2011 Annual Report
1a.Objectives (from AD-416)
1) Identify the distribution of GLRaV species throughout the season to determine if the observed increased incidence and damage results from changes in the GLRaV complex, combinations of GLRaV species, or new relationships between the pathogen(s) and its insect vectors..
2)To determine seasonal changes in the occurrence of both pathogen and vector in order to provide a better understanding of GLRaV epidemiology and leafroll incidence..
3)To investigate the impact of conventional and sustainable mealybug controls on the levels of disease incidence..
4)To develop an outreach program on GLRaVs and mealybugs.
1b.Approach (from AD-416)
Determine the etiological agent(s) of leafroll disease in vineyards where it is of
critical economic importance and where it is considered of minor importance, allowing for comparison of symptoms and the development of reliable and sensitive diagnostic tools targeted to the pathogen. Furthermore, establishing rates of leafroll disease incidence and distribution of GLRaV types throughout the sampled regions will provide a baseline for future efforts in controlling the spread of these pathogens. Combined with the vineyard profile data collected, analysis of this data with tools such as ArcGIS and statistical correlations will also provide initial information on (a) the distribution and abundance of the insect vectors associated with GLRaV, and (b) relationships between mealybug species and different GLRaV types. Survey vineyard blocks in Napa and Sonoma Counties for the presence of both vector and pathogen. Use natural populations to investigate their association and link their seasonal population densities to leafroll incidence. Manipulate mealybugs on infested plants to determine acquisition efficiencies at different times of the season and when the vector is feeding on different plant parts. Compare conventional vs. sustainable controls for vine mealybug and record changes in leafroll incidence. Specialty Crops Research Initiative. Documents Reimbursablew ith UC Berkeley. Log 39181.
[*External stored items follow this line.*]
===== src/core/line_power_defs.vh =====
// Constants for the line transceiver power-mode controller
`ifndef LINE_POWER_DEFS_VH
`define LINE_POWER_DEFS_VH

// ----------------------------------------------------------------
// Clock rate and timing
// ----------------------------------------------------------------
`define CLK_MHZ         36'd250
`define IDLE_SEC        36'd30
`define IDLE_CYC        (`IDLE_SEC * 36'd1000000 * `CLK_MHZ)
`define WAKE_US         36'd25
`define WAKE_CYC        (`WAKE_US * `CLK_MHZ)
`define MISS_US         36'd90
`define MISS_CYC        (`MISS_US * `CLK_MHZ)

// ----------------------------------------------------------------
// Register offsets (byte addresses)
// ----------------------------------------------------------------
`define REG_STATUS      12'h000
`define REG_IRQ_STATUS  12'h004
`define REG_IRQ_MASK    12'h008

// ----------------------------------------------------------------
// Status register fields
// ----------------------------------------------------------------
`define ST_MODE_LSB     0
`define ST_MODE_MSB     1
`define ST_TX_EN        2
`define ST_MISSING_N    3
`define ST_PUMP_POS     4
`define ST_PUMP_NEG     5
`define ST_FORCE_POWER_DOWN_N_INPUT_N 6
`define ST_FORCE_ACT    7

// ----------------------------------------------------------------
// Interrupt bits and reset values
// ----------------------------------------------------------------
`define IRQ_W           4
`define IRQ_AUTO_OFF    0
`define IRQ_TX_ON       1
`define IRQ_LOST        2
`define IRQ_RESTORED    3
`define IRQ_MASK_RST    4'h0

`endif


===== src/core/line_power_ctrl.v =====
// Power-mode control and missing-signal detector of a dual line transceiver
// Functional notes
// - Force-shutdown low forces shutdown; transmitters high-Z, receivers keep working.
// - Force-active high with force-shutdown high keeps transmitters on, timer ignored.
// - Automatic mode shuts transmitters and supply after 30 s of no input activity.
// - Every receiver or transmitter input edge restarts the inactivity time.
// - Automatic shutdown ends on any transition at receiver or transmitter inputs.
// - Transmitters become active 25 us after leaving shutdown.
// - Missing-signal output goes low after 90 us without valid levels on all receivers.
// - Missing-signal output high while receive activity valid, in every mode.
// - Receivers always active; each output is the inverse of its line input.
// - Enabled transmitters drive the inverse of their logic input.
// - Pump runs in bursts: on while rail below 5.5 V, off above.
// - Any shutdown stops pumps and floats transmitter outputs.
// - Missing signal only when both receivers sit inside +-0.3 V for 90 us.
// - Inactivity shutdown interval lies between 15 and 60 s, nominally 30.
//
// The placing of the registers and the APB slave port are this design's own decisions.
`timescale 1ns/1ps
`default_nettype none
`include "line_power_defs.vh"

module line_power_ctrl #(
  parameter        NCH         = 2,
  parameter        ADDR_W      = 12,
  parameter [35:0] IDLE_CYCLES = `IDLE_CYC,
  parameter [35:0] WAKE_CYCLES = `WAKE_CYC,
  parameter [35:0] MISS_CYCLES = `MISS_CYC
) (
  input  wire              pclk,
  input  wire              presetn,
  input  wire              psel,
  input  wire              penable,
  input  wire              pwrite,
  input  wire [ADDR_W-1:0] paddr,
  input  wire [31:0]       pwdata,
  output wire              pready,
  output reg  [31:0]       prdata,
  output wire              pslverr,
  output wire              irq,
  input  wire              force_shutdown_n,
  input  wire              force_active,
  input  wire [NCH-1:0]    tx_in,
  input  wire [NCH-1:0]    rx_line,
  input  wire [NCH-1:0]    rx_level_valid,
  input  wire              rail_pos_low,
  input  wire              rail_neg_low,
  output wire [NCH-1:0]    rx_out,
  output wire [NCH-1:0]    tx_line_out,
  output wire [NCH-1:0]    tx_line_oe,
  output wire              missing_signal_n,
  output wire              pump_pos_en,
  output wire              pump_neg_en,
  output wire              supply_on
);

  // ----------------------------------------------------------------
  // Operating modes
  // ----------------------------------------------------------------
  localparam [1:0] MODE_ACTIVE     = 2'h0;
  localparam [1:0] MODE_WAKING     = 2'h1;
  localparam [1:0] MODE_AUTO_OFF   = 2'h2;
  localparam [1:0] MODE_FORCED_OFF = 2'h3;

  localparam SW = 3 * NCH + 4;

  // ----------------------------------------------------------------
  // Pin synchronisation
  // ----------------------------------------------------------------
  wire [SW-1:0] pins_s;
  wire [NCH-1:0] tx_s;
  wire [NCH-1:0] rx_s;
  wire [NCH-1:0] valid_s;
  wire          fshdn_n_s;
  wire          fact_s;
  wire          pos_low_s;
  wire          neg_low_s;

  // Force-shutdown line resets high so reset lands in automatic active mode
  pin_sync #(
    .WIDTH   (SW),
    .RST_VAL ({{(SW-4){1'b0}}, 4'h1})
  ) u_sync (
    .pclk    (pclk),
    .presetn (presetn),
    .pin     ({tx_in, rx_line, rx_level_valid, rail_neg_low, rail_pos_low,
               force_active, force_shutdown_n}),
    .sync    (pins_s)
  );

  assign fshdn_n_s = pins_s[0];
  assign fact_s    = pins_s[1];
  assign pos_low_s = pins_s[2];
  assign neg_low_s = pins_s[3];
  assign valid_s   = pins_s[NCH+3:4];
  assign rx_s      = pins_s[2*NCH+3:NCH+4];
  assign tx_s      = pins_s[3*NCH+3:2*NCH+4];

  // ----------------------------------------------------------------
  // Activity edge detection
  // ----------------------------------------------------------------
  reg  [NCH-1:0] rx_prev_q;
  reg  [NCH-1:0] tx_prev_q;
  wire           activity;

  always @(posedge pclk or negedge presetn) begin
    if (!presetn) begin
      rx_prev_q <= {NCH{1'b0}};
      tx_prev_q <= {NCH{1'b0}};
    end else begin
      rx_prev_q <= rx_s;
      tx_prev_q <= tx_s;
    end
  end

  assign activity = |((rx_s ^ rx_prev_q) | (tx_s ^ tx_prev_q));

  // ----------------------------------------------------------------
  // Mode state machine
  // ----------------------------------------------------------------
  reg  [1:0]  mode_q;
  reg  [1:0]  mode_d;
  reg  [35:0] idle_cnt_q;
  reg  [35:0] idle_cnt_d;
  reg  [15:0] wake_cnt_q;
  reg  [15:0] wake_cnt_d;
  wire        idle_done;
  wire        wake_done;

  assign idle_done = (idle_cnt_q == IDLE_CYCLES - 36'd1);
  assign wake_done = (wake_cnt_q == WAKE_CYCLES[15:0] - 16'd1);

  always @* begin
    mode_d     = mode_q;
    idle_cnt_d = 36'd0;
    wake_cnt_d = 16'd0;
    if (!fshdn_n_s) begin
      mode_d = MODE_FORCED_OFF;
    end else begin
      case (mode_q)
        MODE_ACTIVE: begin
          if (!fact_s && !activity) begin
            if (idle_done) begin
              mode_d = MODE_AUTO_OFF;
            end else begin
              idle_cnt_d = idle_cnt_q + 36'd1;
            end
          end
        end
        MODE_WAKING: begin
          if (wake_done) begin
            mode_d = MODE_ACTIVE;
          end else begin
            wake_cnt_d = wake_cnt_q + 16'd1;
          end
        end
        MODE_AUTO_OFF: begin
          if (fact_s || activity) begin
            mode_d = MODE_WAKING;
          end
        end
        MODE_FORCED_OFF: begin
          mode_d = MODE_WAKING;
        end
        default: begin
          mode_d = MODE_ACTIVE;
        end
      endcase
    end
  end

  always @(posedge pclk or negedge presetn) begin
    if (!presetn) begin
      mode_q     <= MODE_ACTIVE;
      idle_cnt_q <= 36'd0;
      wake_cnt_q <= 16'd0;
    end else begin
      mode_q     <= mode_d;
      idle_cnt_q <= idle_cnt_d;
      wake_cnt_q <= wake_cnt_d;
    end
  end

  // ----------------------------------------------------------------
  // Missing-signal detector
  // ----------------------------------------------------------------
  reg  [35:0] miss_cnt_q;
  reg         missing_n_q;
  wire        any_valid;

  assign any_valid = |valid_s;

  always @(posedge pclk or negedge presetn) begin
    if (!presetn) begin
      miss_cnt_q  <= 36'd0;
      missing_n_q <= 1'b1;
    end else if (any_valid) begin
      miss_cnt_q  <= 36'd0;
      missing_n_q <= 1'b1;
    end else if (miss_cnt_q == MISS_CYCLES - 36'd1) begin
      missing_n_q <= 1'b0;
    end else begin
      miss_cnt_q  <= miss_cnt_q + 36'd1;
    end
  end

  // ----------------------------------------------------------------
  // Line datapath and pump control
  // ----------------------------------------------------------------
  reg  [NCH-1:0] rx_out_q;
  reg  [NCH-1:0] tx_out_q;
  reg            tx_en_q;
  reg            pump_pos_q;
  reg            pump_neg_q;
  reg            supply_q;
  wire           powered;

  assign powered = (mode_d == MODE_ACTIVE) || (mode_d == MODE_WAKING);

  always @(posedge pclk or negedge presetn) begin
    if (!presetn) begin
      rx_out_q   <= {NCH{1'b1}};
      tx_out_q   <= {NCH{1'b1}};
      tx_en_q    <= 1'b0;
      pump_pos_q <= 1'b0;
      pump_neg_q <= 1'b0;
      supply_q   <= 1'b1;
    end else begin
      rx_out_q   <= ~rx_s;
      tx_out_q   <= ~tx_s;
      tx_en_q    <= (mode_d == MODE_ACTIVE);
      pump_pos_q <= powered & pos_low_s;
      pump_neg_q <= powered & neg_low_s;
      supply_q   <= powered;
    end
  end

  assign rx_out           = rx_out_q;
  assign tx_line_out      = tx_out_q;
  assign tx_line_oe       = {NCH{tx_en_q}};
  assign missing_signal_n = missing_n_q;
  assign pump_pos_en      = pump_pos_q;
  assign pump_neg_en      = pump_neg_q;
  assign supply_on        = supply_q;

  // ----------------------------------------------------------------
  // Interrupt events
  // ----------------------------------------------------------------
  reg  [`IRQ_W-1:0] irq_stat_q;
  reg  [`IRQ_W-1:0] irq_mask_q;
  reg               tx_en_prev_q;
  reg               missing_prev_q;
  reg  [1:0]        mode_prev_q;
  wire [`IRQ_W-1:0] irq_set;
  wire [`IRQ_W-1:0] irq_clr;
  wire              wr_en;
  wire              rd_setup;
  wire [ADDR_W-1:0] addr;

  assign irq_set[`IRQ_AUTO_OFF] = (mode_q == MODE_AUTO_OFF) &&
                                  (mode_prev_q != MODE_AUTO_OFF);
  assign irq_set[`IRQ_TX_ON]    = tx_en_q & ~tx_en_prev_q;
  assign irq_set[`IRQ_LOST]     = ~missing_n_q & missing_prev_q;
  assign irq_set[`IRQ_RESTORED] = missing_n_q & ~missing_prev_q;

  always @(posedge pclk or negedge presetn) begin
    if (!presetn) begin
      tx_en_prev_q   <= 1'b0;
      missing_prev_q <= 1'b1;
      mode_prev_q    <= MODE_ACTIVE;
    end else begin
      tx_en_prev_q   <= tx_en_q;
      missing_prev_q <= missing_n_q;
      mode_prev_q    <= mode_q;
    end
  end

  // ----------------------------------------------------------------
  // APB slave
  // ----------------------------------------------------------------
  assign addr     = paddr;
  assign pready   = 1'b1;
  assign wr_en    = psel & penable & pwrite;
  assign rd_setup = psel & ~penable & ~pwrite;
  assign pslverr  = psel & penable &
                    (addr != `REG_STATUS) &&
                    (addr != `REG_IRQ_STATUS) &&
                    (addr != `REG_IRQ_MASK);
  assign irq_clr  = (wr_en && addr == `REG_IRQ_STATUS) ?
                    pwdata[`IRQ_W-1:0] : {`IRQ_W{1'b0}};
  assign irq      = |(irq_stat_q & irq_mask_q);

  // Set wins over a simultaneous write-one-to-clear
  always @(posedge pclk or negedge presetn) begin
    if (!presetn) begin
      irq_stat_q <= {`IRQ_W{1'b0}};
      irq_mask_q <= `IRQ_MASK_RST;
    end else begin
      irq_stat_q <= (irq_stat_q & ~irq_clr) | irq_set;
      if (wr_en && addr == `REG_IRQ_MASK) begin
        irq_mask_q <= pwdata[`IRQ_W-1:0];
      end
    end
  end

  // Read data is captured in the setup cycle and stands through access
  always @(posedge pclk or negedge presetn) begin
    if (!presetn) begin
      prdata <= 32'h00000000;
    end else if (rd_setup) begin
      prdata <= 32'h00000000;
      case (addr)
        `REG_STATUS: begin
          prdata[`ST_MODE_MSB:`ST_MODE_LSB] <= mode_q;
          prdata[`ST_TX_EN]                 <= tx_en_q;
          prdata[`ST_MISSING_N]             <= missing_n_q;
          prdata[`ST_PUMP_POS]              <= pump_pos_q;
          prdata[`ST_PUMP_NEG]              <= pump_neg_q;
          prdata[`ST_FORCE_POWER_DOWN_N_INPUT_N]          <= fshdn_n_s;
          prdata[`ST_FORCE_ACT]             <= fact_s;
        end
        `REG_IRQ_STATUS: begin
          prdata[`IRQ_W-1:0] <= irq_stat_q;
        end
        `REG_IRQ_MASK: begin
          prdata[`IRQ_W-1:0] <= irq_mask_q;
        end
        default: begin
          prdata <= 32'h00000000;
        end
      endcase
    end
  end

endmodule // line_power_ctrl

`default_nettype wire


===== src/core/pin_sync.v =====
// Two-stage synchroniser for a vector of asynchronous pins
`timescale 1ns/1ps
`default_nettype none

module pin_sync #(
  parameter       WIDTH   = 1,
  parameter [WIDTH-1:0] RST_VAL = {WIDTH{1'b0}}
) (
  input  wire             pclk,
  input  wire             presetn,
  input  wire [WIDTH-1:0] pin,
  output wire [WIDTH-1:0] sync
);

  reg [WIDTH-1:0] meta_q;
  reg [WIDTH-1:0] sync_q;

  always @(posedge pclk or negedge presetn) begin
    if (!presetn) begin
      meta_q <= RST_VAL;
      sync_q <= RST_VAL;
    end else begin
      meta_q <= pin;
      sync_q <= meta_q;
    end
  end

  assign sync = sync_q;

endmodule // pin_sync

`default_nettype wire


===== config.mk =====
export PLATFORM = sky130hd
export DESIGN_NAME = line_power_ctrl
export DESIGN_NICKNAME = d
export VERILOG_FILES = /design/src/core/line_power_ctrl.v /design/src/core/pin_sync.v
export VERILOG_INCLUDE_DIRS = /design/src /design/src/core
export SDC_FILE = /design/constraint.sdc
export NUM_CORES = 1
export LEC_CHECK = 0
export BUFFER_PORTS_ARGS = -buffer_cell sky130_fd_sc_hd__buf_2
export CORE_MARGIN = 5
export CORE_UTILIZATION = 55
export DETAILED_ROUTE_END_ITERATION = 10
export PLACE_DENSITY = 0.77
export SLEW_MARGIN = 5
export SYNTH_ARGS = -nofsm -noshare
export SYNTH_HDL_FRONTEND = slang
export SYNTH_SLANG_ARGS = --single-unit

===== constraint.sdc =====
create_clock -name pclk -period 4.8 [get_ports pclk]
set_input_delay 0.72 -clock pclk [delete_from_list [all_inputs] [get_ports pclk]]
set_output_delay 0.72 -clock pclk [all_outputs]
set_load 0.02 [all_outputs]

==> impl_metrics.prom, run 1 <==
# TYPE chip_impl_metric gauge
chip_impl_info{name="run_status",value="complete, no violations"} 1
chip_impl_metric{name="clkLatencyLatePin",unit="ns"} 0.42
chip_impl_metric{name="hold-worst-slack",unit="ns"} 0.347
chip_impl_metric{name="footprint_of_the_multi_input_gates",unit="µm²"} 2720
chip_impl_metric{name="grt_start_max_net_pins",unit=""} 104
chip_impl_info{name="timing.critical_path.cells",value="buf_2 -> nor4_1 -> nand3_1 -> nor3b_2 -> nor3_1 -> buf_2"} 1
chip_impl_metric{name="worst-endpoint-required",unit="ns"} 4.08
chip_impl_metric{name="global_route_usage_over_all_layers",unit="%"} 19.3
chip_impl_metric{name="routed-via-count",unit=""} 4698
chip_impl_metric{name="maxCapViolations",unit=""} 0
chip_impl_metric{name="cts_hold_buf",unit=""} 0
chip_impl_metric{name="dp_hpwl",unit="µm"} 8710
chip_impl_metric{name="synth_cell_types",unit=""} 51
chip_impl_metric{name="min_delay_path_depth",unit=""} 0
chip_impl_info{name="timing.critical_path.slowest_stage_cell",value="sky130_fd_sc_hd__nor3b_2"} 1
chip_impl_metric{name="grt_overflow",unit=""} 0
chip_impl_metric{name="remaining_drc_errors",unit=""} 0
chip_impl_info{name="post-synth-top-area-cell",value="sky130_fd_sc_hd__dfrtp_1"} 1
chip_impl_metric{name="final-max-slew-violation-count",unit=""} 0
chip_impl_metric{name="path_max_fanout",unit=""} 6
chip_impl_metric{name="drt_first_pass_iters",unit=""} 4
chip_impl_metric{name="cp_num_buf_inv",unit=""} 2
chip_impl_metric{name="syn_area_per_cell",unit="µm²"} 10.4
chip_impl_metric{name="numPlacedInstances",unit=""} 810
chip_impl_info{name="hold_worst_path_end",value="u_sync.sync[6]"} 1
chip_impl_metric{name="path_clk_slew",unit="ns"} 0.06
chip_impl_metric{name="antennaDiodeCount",unit=""} 0
chip_impl_metric{name="register_area",unit="µm²"} 3590
chip_impl_metric{name="routed_wl",unit="µm"} 13000
chip_impl_metric{name="grt_pass1_vias",unit=""} 4779
chip_impl_info{name="hold_class",value="reg2reg"} 1
chip_impl_metric{name="cts_repair_resizes",unit=""} 0
chip_impl_metric{name="cts_sinks",unit=""} 143
chip_impl_metric{name="setup_viol",unit=""} 0
chip_impl_metric{name="critPathArrivalTime",unit="ns"} 1.99
chip_impl_metric{name="synth_top_area_share",unit="%"} 50.7
chip_impl_metric{name="num_io_pins",unit=""} 104
chip_impl_metric{name="cts_setup_buffers",unit=""} 0
chip_impl_metric{name="ant_nets",unit=""} 0
chip_impl_metric{name="layout_worst_path_cycle_share",unit="%"} 56.4
chip_impl_metric{name="crit_path_max_incr_delay",unit="ns"} 0.38
chip_impl_info{name="worst_setup_sp_type",value="primary input"} 1
chip_impl_metric{name="worst_pin_slew",unit="ns"} 1.04
chip_impl_metric{name="max_slew_margin",unit="%"} 30.0
chip_impl_metric{name="floorplan.rows",unit=""} 40
chip_impl_metric{name="place_worst_setup_slack",unit="ns"} 2.10
chip_impl_info{name="cts_tree",value="done"} 1
chip_impl_metric{name="max-clock-path-buffers",unit=""} 2
chip_impl_info{name="critPathKind",value="in2out"} 1
chip_impl_info{name="min-delay-start",value="u_sync.meta_q[6]"} 1
chip_impl_metric{name="initial_core_util",unit="%"} 55.5
chip_impl_info{name="crit_family",value="simple AND/OR/NAND/NOR gates"} 1
chip_impl_metric{name="die_area",unit="µm²"} 14300
chip_impl_metric{name="power.static_leakage",unit="nW"} 3.24
chip_impl_metric{name="fin_skew",unit="ns"} 0.00907
chip_impl_metric{name="maximum_clock_rate",unit="GHz"} 0.370
chip_impl_info{name="worst_setup_path_end_kind",value="primary output"} 1
chip_impl_metric{name="period_needed",unit="ns"} 2.71
chip_impl_metric{name="detailedRoute.firstIterationViolations",unit=""} 367
chip_impl_metric{name="numPortBuffers",unit=""} 50
chip_impl_metric{name="synth-warning-count",unit=""} 0
chip_impl_metric{name="timing_hold_violations_final",unit=""} 0
chip_impl_metric{name="route.detailed.wl_per_inst",unit="µm"} 15.5
chip_impl_metric{name="synth_area",unit="µm²"} 6610
chip_impl_metric{name="totalNegativeSetupSlack",unit="ns"} 0
chip_impl_metric{name="area_growth",unit="%"} 13.0
chip_impl_metric{name="place_congestion",unit=""} 0.830
chip_impl_metric{name="number_of_flip_flops_and_latches_in_the_synthesized_netlist",unit=""} 143
chip_impl_metric{name="nNetsFinal",unit=""} 745
chip_impl_info{name="path_common_cell",value="sky130_fd_sc_hd__buf_2"} 1
chip_impl_metric{name="total_power",unit="mW"} 2.76
chip_impl_metric{name="antenna_violations_before_repair",unit=""} 0
chip_impl_metric{name="die_wd",unit="µm"} 120
chip_impl_metric{name="pwr_density_cell",unit="nW/µm²"} 369
chip_impl_metric{name="worst_ir_drop_vdd",unit="V"} 0.000221
chip_impl_info{name="clock_tree.root_cell",value="sky130_fd_sc_hd__clkbuf_16"} 1
chip_impl_metric{name="number_of_standard_cells_in_the_layout_taps_in_and_fillers_out",unit=""} 841
chip_impl_metric{name="htree_num_levels",unit=""} 4
chip_impl_metric{name="worst_r2r_path_depth",unit=""} 5
chip_impl_metric{name="coreArea",unit="µm²"} 11900
chip_impl_metric{name="wire_length_of_the_first_global_routing_pass",unit="µm"} 22400
chip_impl_info{name="worstReg2RegEnd",value="miss_cnt_q[35]"} 1
chip_impl_metric{name="post_route_cells_drive_above_1_share",unit="%"} 15.7
chip_impl_metric{name="portion_of_the_post_synthesis_area_used_by_sequential_elements",unit="%"} 54.3
chip_impl_metric{name="filler_cell_count",unit=""} 928
chip_impl_info{name="rsz0062_at_grt",value="false"} 1
chip_impl_info{name="synth.area.top_cells",value="sky130_fd_sc_hd__dfrtp_1 51%, sky130_fd_sc_hd__nor2_1 5.6%, sky130_fd_sc_hd__xnor2_1 5.4%"} 1
chip_impl_metric{name="die_height",unit="µm"} 120
chip_impl_metric{name="viasPerCell",unit=""} 5.59
chip_impl_info{name="r2r_start",value="miss_cnt_q[2]"} 1
chip_impl_metric{name="worst_reg_to_reg_setup_slack",unit="ns"} 2.36
chip_impl_metric{name="setup_slack",unit="ns"} 2.09
chip_impl_metric{name="syn_inst",unit=""} 636
chip_impl_metric{name="cts_inserted_buffers",unit=""} 17
[Yosys cell counts, drive strengths merged]
cell type	n
dfrtp	134
nor2	98
nand2	43
xnor2	41
xor2	39
buf	36
nand3	35
nor4	26
nand4	22
inv	19
and3	16
nor3	16
o21ai	13
clkbuf	11
dfstp	9
or3	9
and2	8
a21oi	7
a22o	6
a22oi	6
and4	6
mux2	6
ha	4
nor4b	4
nand2b	3
conb	2
or2	2
or3b	2
a31oi	1
a32o	1
and4b	1
mux2i	1
nand3b	1
nor3b	1
nor4bb	1
o21bai	1
o22ai	1
o2bb2ai	1
o31ai	1
or4	1
or4b	1
[metrics by stage]
stage	util, %	cell area (µm²)
2_1_floorplan	-	6700
3_3_place_gp	57.4	6830
3_5_place_dp	57.4	6830
4_1_cts	62.7	7470
5_1_grt	62.7	7470
6_report	62.7	7470
[sequential cells by signal (all words and copies together) (netlist names), 2 cells and up]
| register | flops |
|---|---|
| mode_prev_q | 2 |
| tx_prev_q | 2 |
| idle_cnt_q | 36 |
| u_sync.meta_q | 10 |
| prdata | 8 |
| wake_cnt_q | 16 |
| u_sync.sync | 10 |
| tx_line_out | 2 |
| irq_mask_q | 4 |
| rx_out | 2 |
| irq_stat_q | 4 |
| rx_prev_q | 2 |
| mode_q | 2 |
| miss_cnt_q | 36 |
[how the worst max path moves through the flow]
| stage | start | depth (start not counted) | slack [ns] | end |
|---|---|---|---|---|
| after floorplan | paddr[9] | 4 | 2.46 | pslverr |
| after global placement | paddr[9] | 6 | 2.16 | pslverr |
| after detailed placement | paddr[9] | 6 | 2.10 | pslverr |
| after CTS | paddr[9] | 6 | 2.10 | pslverr |
| after global routing | paddr[9] | 6 | 2.01 | pslverr |
| final | paddr[9] | 6 | 2.09 | pslverr |
[power breakdown]
part	total [mW]	leakage (nW)	switching, mW	internal, mW
registers	1.24	1.89	0.0112	1.23
logic	0.0898	1.05	0.0675	0.0223
clock network	1.43	0.305	0.510	0.925
total	2.76	3.24	0.588	2.17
This research is designed to understand the relationship between mealybugs and transmission of grapevine leafroll virus 3 in vineyards in Oregon. Grapevine leafroll virus 3 (GLRaV-3) is transmitted by mealybugs that feed on grapevines. This is part of a larger Specialty Crops Research Grant that is studying this problem in the western United States and is being done in collaboration with colleagues at Washington State University, Oregon State University, U.C. Davis and U.C. Berkeley. The project involves entomologists and virologists from each of the three west coast states. In Oregon, the major grapevine leafroll viruses are GLRaV-3 and GLRaV-2. The entomologist on the project at Oregon State University is monitoring mealybug populations in these same vineyards. We are examining the titer (concentration) of these viruses in infected plants over several growing seasons and mapping the incidence of these viruses in six vineyards in Oregon over the duration of the project. In the Willamette Valley of Oregon, where mealybug populations are very low, we have not seen any year over year spread in the first two years of the project. However, in southern Oregon where mealybug populations are much higher, we have seen year over year spread of GLRaV-3. For situations where mealybug populations are high and GLRaV-3 is spreading, when is the best time to control mealybugs to reduce the transmission of the virus? If the virus titer is low early in the season, does this translate to inefficient transmission by the mealybug vector? If yes, can sprays to control mealybugs early in the season be reduced without having an impact on the transmission of GLRaV-3. We collected leaf tissue from young, mid-aged, and older leaves from five vines of Pinot noir self rooted and grafted plants infected with GLRaV-3, weekly during the growing season (June 1 through October.
1)and tested these for virus before storing the extracted RNA at -80C. We have also developed a quantitative PCR test for GLRaV-3 and are in the process of evaluating the samples collected in 2010 for virus concentration through the growing season. For grapevine leafroll virus 2, there is no known vector. Other viruses related to GLRaV-2 are aphid transmitted. We have identified a vineyard with high levels of GLRaV-2 in multiple cultivars of grapevines. It is possible that all cultivars were planted with GLRaV-2 infections, but this may also provide a location where there is an active vector for GLRaV-2. Since this site is infested with Phylloxera we are investigating the possibility that Phylloxera can transmit GLRaV-2, since Phylloxera is essentially a root feeding aphid.